这种跨空间的交往逻辑时常出现在各类网络关系之中,像常见的网恋、网聊等,通常会随着聊天频次的增加、内容的深入而转为在现实空间的实质性互动,并建立起现实亲密关系。甚至在“网络认亲”中也存在此种交往逻辑:在评论区、粉丝群等线上平台互动达到一定亲密程度时、部分粉丝会主动拜访这些“电子爸妈”,进入家中与其进行家人般的交谈与互动,甚至建立起超乎血缘的亲人关系。
这种跨空间的网络交往模式,揭示了当今数字时代社会关系的生成逻辑:从符号化联结到具身化实践——从虚拟空间到混合现实——最终形成具有数字基因的新型社会交往形态。
3 空间变化带来的社交体验与行动异化
除交往关系受到影响之外,个体的网络交往体验和行动也随着空间的变化逐渐出现异化。这主要体现在“社交体验丰富但经验匮乏”和“交往的不自主”上。
3.1 丰富体验下的社交“经验”匮乏
在一个多世纪以前,本雅明曾就“体验”与“经验”进行了区分。他认为“体验”是与外部世界接触时所经历的直接、生动的感知和感受,是片段的;而“经验”则是在“体验”基础上更深层的感知,跟我们的认同和生命历程联系在一起,会触动或是改变我们。

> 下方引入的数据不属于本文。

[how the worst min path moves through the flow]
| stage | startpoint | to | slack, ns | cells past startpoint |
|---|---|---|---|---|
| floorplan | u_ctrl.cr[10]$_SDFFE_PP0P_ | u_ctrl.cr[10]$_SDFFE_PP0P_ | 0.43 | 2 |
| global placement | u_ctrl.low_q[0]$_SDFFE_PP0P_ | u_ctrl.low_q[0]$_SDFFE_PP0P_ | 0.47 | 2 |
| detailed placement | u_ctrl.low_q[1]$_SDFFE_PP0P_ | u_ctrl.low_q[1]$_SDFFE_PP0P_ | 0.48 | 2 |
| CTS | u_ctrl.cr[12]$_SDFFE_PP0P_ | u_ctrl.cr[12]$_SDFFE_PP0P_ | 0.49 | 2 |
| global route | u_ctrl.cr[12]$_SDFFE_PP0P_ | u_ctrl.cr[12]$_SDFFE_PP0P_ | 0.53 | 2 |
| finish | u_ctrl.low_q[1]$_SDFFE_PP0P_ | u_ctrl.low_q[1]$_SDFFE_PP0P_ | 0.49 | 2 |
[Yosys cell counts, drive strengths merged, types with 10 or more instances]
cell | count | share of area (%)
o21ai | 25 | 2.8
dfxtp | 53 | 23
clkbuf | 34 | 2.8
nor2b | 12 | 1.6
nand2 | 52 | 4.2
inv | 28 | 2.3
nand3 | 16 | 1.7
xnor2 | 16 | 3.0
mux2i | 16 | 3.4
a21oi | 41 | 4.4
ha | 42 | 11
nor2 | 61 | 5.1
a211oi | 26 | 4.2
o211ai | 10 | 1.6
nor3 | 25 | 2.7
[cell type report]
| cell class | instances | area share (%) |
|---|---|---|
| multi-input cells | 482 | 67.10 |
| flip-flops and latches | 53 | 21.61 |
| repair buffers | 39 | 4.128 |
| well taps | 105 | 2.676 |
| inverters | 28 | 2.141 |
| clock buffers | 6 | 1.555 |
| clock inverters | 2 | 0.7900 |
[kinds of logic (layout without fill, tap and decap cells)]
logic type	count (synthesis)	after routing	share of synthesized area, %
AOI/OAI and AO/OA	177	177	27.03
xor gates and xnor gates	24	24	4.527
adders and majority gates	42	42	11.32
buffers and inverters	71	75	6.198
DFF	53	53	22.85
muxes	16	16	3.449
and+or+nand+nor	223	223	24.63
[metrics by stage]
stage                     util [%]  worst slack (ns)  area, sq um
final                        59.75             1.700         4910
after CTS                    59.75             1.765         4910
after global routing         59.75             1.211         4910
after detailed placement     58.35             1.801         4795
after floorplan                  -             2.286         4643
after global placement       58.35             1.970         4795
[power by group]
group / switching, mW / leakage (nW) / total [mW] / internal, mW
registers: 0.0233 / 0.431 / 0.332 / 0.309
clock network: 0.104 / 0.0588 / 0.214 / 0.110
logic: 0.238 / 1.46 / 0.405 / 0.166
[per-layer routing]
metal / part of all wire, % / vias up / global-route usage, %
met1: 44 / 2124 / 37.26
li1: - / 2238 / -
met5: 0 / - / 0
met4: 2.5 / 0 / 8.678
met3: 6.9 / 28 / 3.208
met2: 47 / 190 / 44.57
$ cat src/rtl/pinbank_pkg.sv
package pinbank_pkg;

  // Register addresses (word addresses on the 7-bit bus)
  localparam int A_DIR  = 0;   // +0 write, +1 clear, +2 set, +3 toggle
  localparam int A_OUT  = 4;
  localparam int A_IN   = 8;
  localparam int A_BULK = 9;
  localparam int A_MUX  = 32;  // one byte per pin pair
  localparam int A_CFG  = 64;  // one byte per pin

  // Alias offsets inside a four-address group
  localparam logic [1:0] OFF_WR  = 2'd0;
  localparam logic [1:0] OFF_CLR = 2'd1;
  localparam logic [1:0] OFF_SET = 2'd2;
  localparam logic [1:0] OFF_TGL = 2'd3;

  // Bulk register fields
  localparam int BK_IN    = 16;
  localparam int BK_PULL  = 17;
  localparam int BK_MUX   = 18;
  localparam int BK_WRCFG = 24;
  localparam int BK_HALF  = 31;

  localparam int CFG_W  = 3;
  localparam int FUNC_W = 4;

  typedef struct packed {
    logic pull_en;  // bit 2
    logic in_en;    // bit 1
    logic mux_en;   // bit 0
  } pin_cfg_t;

endpackage

$ cat src/rtl/pinbank_sync.sv
module pinbank_sync #(
  parameter int W = 32
) (
  input  logic         clk,
  input  logic         rst_n,
  input  logic [W-1:0] d,
  output logic [W-1:0] q
);
  logic [W-1:0] meta_q;

  always_ff @(posedge clk or negedge rst_n) begin
    if (!rst_n) begin
      meta_q <= '0;
      q      <= '0;
    end else begin
      meta_q <= d;
      q      <= meta_q;
    end
  end
endmodule

$ cat src/rtl/pinbank_alias_reg.sv
module pinbank_alias_reg
  import pinbank_pkg::*;
#(
  parameter int W      = 32,
  parameter int ADDR_W = 7,
  parameter int DATA_W = 32,
  parameter int BASE   = 0
) (
  input  logic              clk,
  input  logic              rst_n,
  input  logic              wr_en,
  input  logic [ADDR_W-1:0] addr,
  input  logic [DATA_W-1:0] wdata,
  output logic [W-1:0]      q
);
  localparam logic [ADDR_W-1:0] BASE_A = ADDR_W'(BASE);

  logic         hit;
  logic [W-1:0] m;
  logic         unused_hi;

  assign hit       = wr_en && (addr[ADDR_W-1:2] == BASE_A[ADDR_W-1:2]);
  assign m         = wdata[W-1:0];
  assign unused_hi = ^{wdata, BASE_A[1:0]};

  always_ff @(posedge clk or negedge rst_n) begin
    if (!rst_n) begin
      q <= '0;
    end else if (hit) begin
      case (addr[1:0])
        OFF_WR:  q <= m;
        OFF_CLR: q <= q & ~m;
        OFF_SET: q <= q | m;
        default: q <= q ^ m;
      endcase
    end
  end
endmodule

$ cat src/rtl/pinbank_cfg.sv
module pinbank_cfg
  import pinbank_pkg::*;
#(
  parameter int NPINS  = 32,
  parameter int ADDR_W = 7,
  parameter int DATA_W = 32
) (
  input  logic                 clk,
  input  logic                 rst_n,
  input  logic                 wr_en,
  input  logic [ADDR_W-1:0]    addr,
  input  logic [DATA_W-1:0]    wdata,
  output pin_cfg_t [NPINS-1:0] cfg
);
  localparam int HALF = NPINS / 2;

  logic     bulk_go;
  logic     upper;
  pin_cfg_t bulk_val;
  pin_cfg_t direct_val;
  logic     unused_w;

  assign bulk_go    = wr_en && (addr == ADDR_W'(A_BULK)) && wdata[BK_WRCFG];
  assign upper      = wdata[BK_HALF];
  assign bulk_val   = '{pull_en: wdata[BK_PULL], in_en: wdata[BK_IN], mux_en: wdata[BK_MUX]};
  assign direct_val = pin_cfg_t'(wdata[CFG_W-1:0]);
  assign unused_w   = ^wdata;

  for (genvar p = 0; p < NPINS; p++) begin : g_pin
    localparam int          LANE    = (p >= HALF) ? p - HALF : p;
    localparam logic        IS_HIGH = (p >= HALF);
    localparam logic [ADDR_W-1:0] MY_A = ADDR_W'(A_CFG + p);

    logic bulk_sel;
    logic direct_sel;

    assign bulk_sel   = bulk_go && (upper == IS_HIGH) && wdata[LANE];
    assign direct_sel = wr_en && (addr == MY_A);

    always_ff @(posedge clk or negedge rst_n) begin
      if (!rst_n)          cfg[p] <= '0;
      else if (direct_sel) cfg[p] <= direct_val;
      else if (bulk_sel)   cfg[p] <= bulk_val;
    end
  end
endmodule

$ cat src/rtl/pinbank_mux.sv
module pinbank_mux
  import pinbank_pkg::*;
#(
  parameter int NPINS  = 32,
  parameter int ADDR_W = 7,
  parameter int DATA_W = 32
) (
  input  logic                      clk,
  input  logic                      rst_n,
  input  logic                      wr_en,
  input  logic [ADDR_W-1:0]         addr,
  input  logic [DATA_W-1:0]         wdata,
  output logic [NPINS*FUNC_W-1:0]   func
);
  localparam int NPAIRS = NPINS / 2;

  logic unused_w;
  assign unused_w = ^wdata[DATA_W-1:8];

  for (genvar k = 0; k < NPAIRS; k++) begin : g_pair
    localparam logic [ADDR_W-1:0] MY_A = ADDR_W'(A_MUX + k);
    logic [7:0] sel_q;

    always_ff @(posedge clk or negedge rst_n) begin
      if (!rst_n)                         sel_q <= '0;
      else if (wr_en && (addr == MY_A))   sel_q <= wdata[7:0];
    end

    // even pin takes the low nibble, odd pin the high nibble
    assign func[(2*k)*FUNC_W   +: FUNC_W] = sel_q[3:0];
    assign func[(2*k+1)*FUNC_W +: FUNC_W] = sel_q[7:4];
  end
endmodule

$ cat src/rtl/pinbank_port.sv
module pinbank_port
  import pinbank_pkg::*;
#(
  parameter int NPINS  = 32,
  parameter int ADDR_W = 7,
  parameter int DATA_W = 32
) (
  input  logic                    clk,
  input  logic                    rst_n,
  input  logic                    wr_en,
  input  logic [ADDR_W-1:0]       addr,
  input  logic [DATA_W-1:0]       wdata,
  output logic [DATA_W-1:0]       rdata,
  input  logic [NPINS-1:0]        pad_in,
  output logic [NPINS-1:0]        pad_oe,
  output logic [NPINS-1:0]        pad_out,
  output logic [NPINS-1:0]        pad_pull_en,
  output logic [NPINS-1:0]        pad_pull_up,
  output logic [NPINS-1:0]        pad_mux_en,
  output logic [NPINS*FUNC_W-1:0] pad_func
);
  localparam int PIDX_W = $clog2(NPINS);
  localparam int NPAIRS = NPINS / 2;

  logic [NPINS-1:0]       dir_q;
  logic [NPINS-1:0]       out_q;
  logic [NPINS-1:0]       in_sync;
  pin_cfg_t [NPINS-1:0]   cfg;
  logic [NPINS*CFG_W-1:0] cfg_flat;
  logic [NPINS-1:0]       v_in, v_pull, v_mux;
  logic [ADDR_W-1:0]      off_cfg, off_mux;
  logic                   unused_off;

  pinbank_alias_reg #(.W(NPINS), .ADDR_W(ADDR_W), .DATA_W(DATA_W), .BASE(A_DIR)) u_dir (
    .clk(clk), .rst_n(rst_n), .wr_en(wr_en), .addr(addr), .wdata(wdata), .q(dir_q));

  pinbank_alias_reg #(.W(NPINS), .ADDR_W(ADDR_W), .DATA_W(DATA_W), .BASE(A_OUT)) u_out (
    .clk(clk), .rst_n(rst_n), .wr_en(wr_en), .addr(addr), .wdata(wdata), .q(out_q));

  pinbank_sync #(.W(NPINS)) u_sync (
    .clk(clk), .rst_n(rst_n), .d(pad_in), .q(in_sync));

  pinbank_cfg #(.NPINS(NPINS), .ADDR_W(ADDR_W), .DATA_W(DATA_W)) u_cfg (
    .clk(clk), .rst_n(rst_n), .wr_en(wr_en), .addr(addr), .wdata(wdata), .cfg(cfg));

  pinbank_mux #(.NPINS(NPINS), .ADDR_W(ADDR_W), .DATA_W(DATA_W)) u_mux (
    .clk(clk), .rst_n(rst_n), .wr_en(wr_en), .addr(addr), .wdata(wdata), .func(pad_func));

  for (genvar p = 0; p < NPINS; p++) begin : g_split
    assign v_in[p]   = cfg[p].in_en;
    assign v_pull[p] = cfg[p].pull_en;
    assign v_mux[p]  = cfg[p].mux_en;
    assign cfg_flat[p*CFG_W +: CFG_W] = cfg[p];
  end

  // Pad side
  assign pad_out     = out_q;
  assign pad_mux_en  = v_mux;
  assign pad_oe      = dir_q & ~v_mux;
  assign pad_pull_en = v_pull & ~dir_q & ~v_mux;
  assign pad_pull_up = pad_pull_en & out_q;

  // Read side
  assign off_cfg    = addr - ADDR_W'(A_CFG);
  assign off_mux    = addr - ADDR_W'(A_MUX);
  assign unused_off = ^{off_cfg, off_mux};

  always_comb begin
    rdata = '0;
    if (addr >= ADDR_W'(A_CFG) && addr < ADDR_W'(A_CFG + NPINS)) begin
      rdata = DATA_W'(cfg[off_cfg[PIDX_W-1:0]]);
    end else if (addr >= ADDR_W'(A_MUX) && addr < ADDR_W'(A_MUX + NPAIRS)) begin
      rdata = DATA_W'(pad_func[off_mux[PIDX_W-2:0]*8 +: 8]);
    end else if (addr == ADDR_W'(A_DIR)) begin
      rdata = DATA_W'(dir_q);
    end else if (addr == ADDR_W'(A_OUT)) begin
      rdata = DATA_W'(out_q);
    end else if (addr == ADDR_W'(A_IN)) begin
      rdata = DATA_W'(in_sync & v_in);
    end
  end
endmodule

$ cat config.mk
export PLATFORM = sky130hd
export DESIGN_NAME = pinbank_port
export DESIGN_NICKNAME = d
export VERILOG_FILES = /design/src/rtl/pinbank_pkg.sv /design/src/rtl/pinbank_sync.sv /design/src/rtl/pinbank_alias_reg.sv /design/src/rtl/pinbank_cfg.sv /design/src/rtl/pinbank_mux.sv /design/src/rtl/pinbank_port.sv
export SDC_FILE = /design/constraint.sdc
export NUM_CORES = 1
export LEC_CHECK = 0
export BUFFER_PORTS_ARGS = -buffer_cell sky130_fd_sc_hd__buf_2
export CORE_MARGIN = 2
export CORE_UTILIZATION = 61
export DETAILED_ROUTE_END_ITERATION = 8
export PLACE_DENSITY = 0.95
export REMOVE_ABC_BUFFERS = 1
export SYNTH_ARGS = -nofsm -noshare
export SYNTH_HDL_FRONTEND = slang
export SYNTH_HIERARCHICAL = 1
export SYNTH_SLANG_ARGS = --single-unit
export TNS_END_PERCENT = 5
$ cat constraint.sdc
create_clock -name clk -period 5.98 [get_ports clk]
set_input_delay 1.196 -clock clk [delete_from_list [all_inputs] [get_ports clk]]
set_output_delay 1.196 -clock clk [all_outputs]
set_load 0.01 [all_outputs]
==> results.md <==
- Outcome: finished, violations left
- Failing checks: design-rule violations
- Die height: 190.7 um
- Clock Skew: 0.03060 ns
- Fin crit share: 82.94%
- Dpl hpwl: 49540 um
- Fillers: 2240
- Crit path launch type: input port
- Setup tns final: 0 ns
- Unrepaired setup endpoints after global routing: false
- Clock Latency Late Sink: 0.56 ns
- Synth Flop Type: dfrtp_1
- Ports: 394
- Max incr delay on CP: 0.58 ns
- CTS tree: done
- Total GRT Usage: 40.10%
- Clock buffer depth: 3
- Worst EP arrival: 3.76 ns
- Synth unique cells: 62
- DRC violations left: 12
- TritonCTS Sinks: 352
- Leakage: 12.50 nW
- DR pass1 iterations: 9
- Post-Syn Area: 21270 um^2
- CP top delay family: buffers and inverters
- Area grow syn2layout: 16.46%
- Port bufs: 393
- Total grt overflow: 0
- Proportion of layout cells with a drive suffix above 1: 36.74%
- Rows: 68
- Max-slew headroom: 20.16%
- Antenna violations before repair: 7
- Place WS: 1.164 ns
- Initial Util: 61.72%
- Asr flop ratio synth: 100.0%
- Synth warn: 6
- Max Fclk: 201.6 MHz
- PostCTS Resize Cnt: 0
- CP required: 4.78 ns
- Post-synth EDFFs: 0
- First-pass GRT wire length: 109300 um
- PwrDens: 291.4 nW/um^2
- Via-to-Cell Ratio: 6.942
- H-tree depth: 2
- Cells after Synth: 1849
- WL per Instance: 27.33 um
- Antenna-violating nets left: 0
- Number of global-route vias before repair: 18.32k
- Finished Layout Cells: 2681
- DRT iter0 DRCs: 2936
- Placed Instances: 2605
- Largest net degree at the start of global routing: 136
- Number of hold buffers added after cts: 0
- Hold Path Class: reg -> reg
- GPL Wtd Cong: 0.9761
- Synth Register Bits: 352
- Worst Path Buf+Inv: 4
- Max-Cap Viols: 0
- Root Driver: clkbuf_16
- CP Capture Type: output pin
- Worst path slowest cell: mux4_2
- Crit path cell chain: buf_6, buf_4, mux4_2, mux4_2, inv_1, o22ai_1, buf_2
- Crit-path max FO: 48
- Post-Route WL: 73280 um
- Worst-Margin Slew: 1.193 ns
- Nets@finish: 2394
- Post-CTS Setup Inserts: 0
- CTS Buf Count: 40
- Die Area: 36370 um^2
- Peak VDD IR: 258.6 uV
- Most common cell on crit path: mux4_2
- Pins Over Slew Limit: 0
- CTS clk-pin slew, worst paths: 0.07 ns
- Synth Area per Inst: 11.50 um^2
- Die width: 190.7 um
- CP Class: in -> out
- Final setup fails: 0
- Register area share after synthesis: 41.42%
- Final Critical Period: 4.960 ns
- DR vias: 18.61k
- Core area: 34460 um^2
- Hold Vio Cnt, Final: 0
- Setup WS post-layout: 1.020 ns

即“体验依赖于外在记忆,经验则倚重主体自身的内在记忆”。
在选择丰富的网络社交空间中,个体可以通过体验“陌生人社交”“组搭子”等,与不同群体开展不同的社交联系,获得更多样化的社交“体验”。但另一方面,这种丰富的社交体验也带来了一个弊端,即社交“经验”的匮乏。首先,是社交技能的退化。当今在丰富社交和自我个体化生活的矛盾下,个体形成了一种新型社交方式——“极力扩大自身的浅层社交,但不断精简自己的深层社交”,导致个体的浅层社交活动泛滥但深层社交联结稀缺。这种失衡会引发个体深层社交能力的退化,导致个体在面对一些需要深度交流和情感投入的场景时,会局促不安、难以适应,甚至出现行为拘谨、言语失措等不良反应。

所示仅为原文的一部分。